Mormon Diaries, Journals, and Life Sketches (Transcriptions) [Microfilm]
Library of Congress
Reel 3, Item 2
September 15, 1852 to April 20, 1854. Empey receives a mission call to Europe. He crosses the Great Plains, noting the distance traveled, weather, place camped, encounters with Indians, and trail sermons by Parley P. Pratt and Orson Spencer. He travels by boat to New York, discussing religion with some Shakers. Empey sails from New York to Liverpool, England surviving sea-sickness and a severe gale. He notes the gale's move ashore, and the Duke of Wellington Flood that follows. Empey moves to Preston, where he lodges with Joseph Young.

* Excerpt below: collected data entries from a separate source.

This design comes from an exercise in tuning for small area on the open sky130 flow, not from production work.
Only simulation tests tie the RTL to the original design; equivalence was not proved.
No activity file was given, so power comes from the tool's default toggle rates.

--- flow/flow/run.sh ---
#!/bin/bash
# Standard layout (the standard.sh) with these changes:
#  - synthesis maps logic with an area-oriented ABC script (flow/abc_area.script)
#    in place of ORFS's abc_speed.script; everything else in synthesis
#    (synth_recipe.tcl: -nofsm -noshare, flatten, rename) is unchanged, so the
#    registers are the standard synthesis's;
#  - synthesis leaves adders as plain gates for ABC (ADDER_MAP_FILE empty)
#    instead of mapping them to half/full adder cells;
#  - port buffers use the smallest buffer cell (every port still gets one);
#  - clock tree synthesis uses clkbuf_4 and adds no dummy loads.
# make's output goes to synth.log and flow.log; each tool's log is in orfs/logs.
set -euo pipefail
here=$(pwd)
sd=$here/scripts_abc
rm -rf "$sd"; mkdir -p "$sd"
for f in "$FLOW_HOME"/scripts/*; do ln -s "$f" "$sd/$(basename "$f")"; done
rm "$sd/abc_speed.script"
cp "$here/flow/abc_area.script" "$sd/abc_speed.script"
export BUFFER_PORTS_ARGS="-buffer_cell sky130_fd_sc_hd__buf_1"
export CTS_ARGS="-sink_clustering_enable -repair_clock_nets -dont_use_dummy_load -buf_list sky130_fd_sc_hd__clkbuf_4"
bash standard.sh synth SCRIPTS_DIR="$sd" ADDER_MAP_FILE= > synth.log 2>&1
bash standard.sh > flow.log 2>&1
--- flow/flow/abc_area.script ---
&get -n
&st
&syn2
&dch
&nf -R 1000
&st
&syn2
&dch
&nf -R 1000
&st
&dch -f
&nf -R 1000
&put
--- flow/standard.sh ---
#!/bin/bash
# synth_recipe.tcl (not shown) runs the flow's synth.tcl, then flattens the netlist and writes it again
# the make line also repeats each setting of config.mk as NAME=value (left out here)
make -C /OpenROAD-flow-scripts/flow DESIGN_CONFIG=/design/flow/config.mk WORK_HOME=/design/flow/orfs CLKGATE_MAP_FILE= SYNTH_SCRIPT=/design/flow/synth_recipe.tcl "${@:-finish}"
--- flow/config.mk ---
export PLATFORM = sky130hd
export DESIGN_NAME = brotocol_engine
export DESIGN_NICKNAME = brotocol_engine
export VERILOG_FILES = /design/flow/design.v
export SDC_FILE = /design/flow/constraint.sdc
export NUM_CORES = 4
export LEC_CHECK = 0
export CAP_MARGIN = 20
export CORE_MARGIN = 2
export CORE_UTILIZATION = 40
export PLACE_DENSITY = 0.6
export SLEW_MARGIN = 20
--- flow/constraint.sdc ---
create_clock -name core_clock -period 10.0 [get_ports {clk}]
set_input_delay 2.0000 -clock core_clock [delete_from_list [all_inputs] [get_ports {clk}]]
set_output_delay 2.0000 -clock core_clock [all_outputs]
set_load 0.01 [all_outputs]
--- flow/design.v ---
module brotocol_master #(
    parameter N_A   = 5,
    parameter N_D   = 1,
    parameter K     = 1000,
    parameter REQ_W = 32
) (
    input  wire             clk,
    input  wire             rst,
    input  wire             m_start,
    input  wire [REQ_W-1:0] m_addr,
    input  wire [REQ_W-1:0] m_data,
    input  wire             m_drv_fault,
    input  wire             bus_in,
    output wire             m_drive_low,
    output reg              m_busy,
    output reg              m_done,
    output reg  [2:0]       m_result
);
    reg [3:0]     m_idx;
    reg [3:0]     m_u;
    reg [N_A-1:0] m_a;
    reg [N_D-1:0] m_d;
    wire pz, pe;
    brotocol_mpre #(.K(K)) u_pre (
        .clk (clk),
        .clr (!m_busy),
        .z   (pz),
        .e   (pe)
    );
    reg long_sym;
    always @(*) begin
        case (m_idx)
            4'd1:    long_sym = 1'b1;
            4'd2:    long_sym = m_a[0];
            4'd3:    long_sym = m_a[1];
            4'd4:    long_sym = m_a[2];
            4'd5:    long_sym = m_a[3];
            4'd6:    long_sym = m_a[4];
            4'd8:    long_sym = m_d[0];
            default: long_sym = 1'b0;
        endcase
    end
    assign m_drive_low = m_busy &&
        (m_idx == 4'd0 || (!m_u[3] && (long_sym || m_u[2:1] == 2'b00)));
    wire valid  = (m_addr[REQ_W-1:N_A] == 0) && (m_data[REQ_W-1:N_D] == 0);
    wire q_a    = (m_idx == 4'd7);
    wire q_d    = (m_idx == 4'd9);
    wire u_last = (m_u == 4'd9);
    wire sp     = (q_a || q_d) && m_u == 4'd5 && pz;
    wire nack   = sp && bus_in;
    wire ok     = u_last && pe && q_d;
    wire fin    = m_drv_fault || nack || ok;
    wire usage  = !m_busy && m_start && !valid;
    always @(posedge clk) begin
        if (rst) begin
            m_busy   <= 1'b0;
            m_result <= 3'd0;
            m_done   <= 1'b0;
        end else begin
            m_busy <= m_busy ? !fin : (m_start && valid);
            m_done <= m_busy ? fin : usage;
            if (usage)
                m_result <= 3'd4;
            else if (m_busy && fin)
                m_result <= {1'b0,
                             m_drv_fault || (nack && q_d),
                             m_drv_fault || (nack && q_a)};
        end
    end
    always @(posedge clk) begin
        if (!m_busy) begin
            m_idx <= 4'd0;
            m_u   <= 4'd0;
            m_a   <= m_addr[N_A-1:0];
            m_d   <= m_data[N_D-1:0];
        end else if (pe) begin
            m_u <= u_last ? 4'd0 : m_u + 1'b1;
            if (u_last)
                m_idx <= m_idx + 1'b1;
        end
    end
endmodule
module brotocol_mpre #(
    parameter K = 1000
) (
    input  wire clk,
    input  wire clr,
    output wire z,
    output wire e
);
    localparam [9:0] TAPS = 10'h240;
    localparam [9:0] S0   = 10'h70;
    localparam [9:0] END  = 10'h238;
    localparam [9:0] POL  = 10'h2aa;
    reg  [9:0] cr;
    wire [9:0] c = cr ^ POL;
    assign z = (c == S0);
    assign e = (c == END);
    wire fb = ^(c & TAPS) ^ e;
    always @(posedge clk) begin
        if (clr)
            cr <= S0 ^ POL;
        else
            cr <= {c[8:0], fb} ^ POL;
    end
endmodule
module brotocol_slave #(
    parameter N_A = 5,
    parameter N_D = 1,
    parameter K   = 1000
) (
    input  wire           clk,
    input  wire           rst,
    input  wire           bus_in,
    input  wire           s_drv_fault,
    input  wire [N_A-1:0] cfg_own_address,
    output wire           s_drive_low,
    output reg            s_rx_valid,
    output reg  [N_D-1:0] s_rx_data,
    output reg            s_hal_fail
);
    localparam [3:0] P_IDLE = 4'd7;
    reg [N_A-1:0] own_address;
    reg [3:0]     pos;
    reg           md;      
    reg           aw;      
    reg           ak;      
    reg           ls;      
    reg           ir;      
    reg           line_prev;
    assign s_drive_low = ak;
    wire line = bus_in;
    wire exp;
    wire p_idle = !pos[3] && pos[0];
    wire p_done = !pos[3] && !pos[0];
    wire p_data = pos[3] && pos[2] && pos[1];
    wire p_addr = pos[3] && !(pos[2] && pos[1]);
    wire p_last = pos[3] && pos[2] && pos[0];      
    wire [7:0] own_ext = {3'b000, own_address};
    wire own_bit = own_ext[pos[2:0]];
    wire x_hal  = exp && ak && s_drv_fault;         
    wire x_idle = exp && (p_done || x_hal);         
    wire rxv    = exp && p_done && !s_drv_fault;
    wire aw1 = aw && !exp;
    wire ls1 = exp ? line : ls;
    wire ir1 = ir || (exp && ak);
    wire ev   = line ^ line_prev;
    wire fall = ev && !line;
    wire rise = ev && line && !(ir1 && !x_idle);
    wire in_idle = p_idle || x_idle;
    wire in_ad   = (p_addr || p_data) && !x_idle;
    wire f_ad   = fall && in_ad && !aw1;
    wire f_bit  = f_ad && !p_last;                           
    wire f_fin  = f_ad && p_last && !(p_addr && md);         
    wire f_ack  = f_fin && !s_drv_fault;
    wire f_hal  = f_fin && s_drv_fault;
    wire r_bit  = rise && in_ad && !p_last && (aw1 || !ls1);
    wire r_bit1 = !aw1;
    wire r_start = rise && p_idle && !exp && !aw && !ls;
    wire ld15 = fall && in_idle;
    wire ld5  = f_bit;
    wire ld8  = f_ack;
    wire step = r_bit || r_start || f_ack;
    wire keep = !x_idle && (
        !ev ||
        (ev && line && ir1) ||
        ld15 || ld5 || step);
    brotocol_stmr #(.K(K)) u_tmr (
        .clk  (clk),
        .rst  (rst),
        .ld15 (ld15),
        .ld5  (ld5),
        .ld8  (ld8),
        .exp  (exp)
    );
    always @(posedge clk) begin
        line_prev <= bus_in;
        if (rst) begin
            own_address <= cfg_own_address;
            pos         <= P_IDLE;
            md          <= 1'b0;
            aw          <= 1'b0;
            ak          <= 1'b0;
            ls          <= 1'b1;
            ir          <= 1'b0;
            s_rx_valid  <= 1'b0;
            s_rx_data   <= 1'b0;
            s_hal_fail  <= 1'b0;
        end else begin
            s_rx_valid <= rxv;
            if (rxv)
                s_rx_data <= md;
            s_hal_fail <= x_hal || f_hal;
            if (!keep) begin
                pos <= P_IDLE;
                md  <= 1'b0;
                aw  <= ld15;
                ak  <= 1'b0;
                ls  <= 1'b1;
                ir  <= 1'b0;
            end else begin
                if (step)
                    pos <= pos + 1'b1;
                if (r_bit && (p_addr ? (own_bit ^ r_bit1) : r_bit1))
                    md <= 1'b1;
                aw <= aw1 || ld15 || ld5 || ld8;
                ak <= (ak && !exp) || ld8;
                ls <= ls1;
                ir <= ir1 && !ev;
            end
        end
    end
endmodule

Authorized to announce the doctrine of plural marriage, he records the reaction of Saints, as well as common misconceptions. He also goes tracting, holds public meetings, and baptizes and re-baptizes members. Empey is transferred to Manchester, where the branch president has absconded with his girlfriend, causing the Church much embarrassment. Empey focuses on re-activating lapsed and former members, believing it to be his mission from God. Returning to Preston, he writes about the plight of women in the textile mills, and the Preston Lock-out. He takes special notice of the sporadic violence, suffering, hunger, and rise in prostitution that accompany the Lock-out. Empey is called to lead an immigrant company across the Plains and leaves England. Back in the States, he is unable to exchange his sovereigns for dollars, delaying his travel. Empey journeys to St. Louis, Missouri where he buys cattle and oxen for the company. He greets recently arrived Saints, securing their lodging and passage to Iowa. Many of the Saints are suffering from cholera, and he spends much time arranging for burials. The journal ends with the cholera outbreak worsening and Empey's prayer for relief.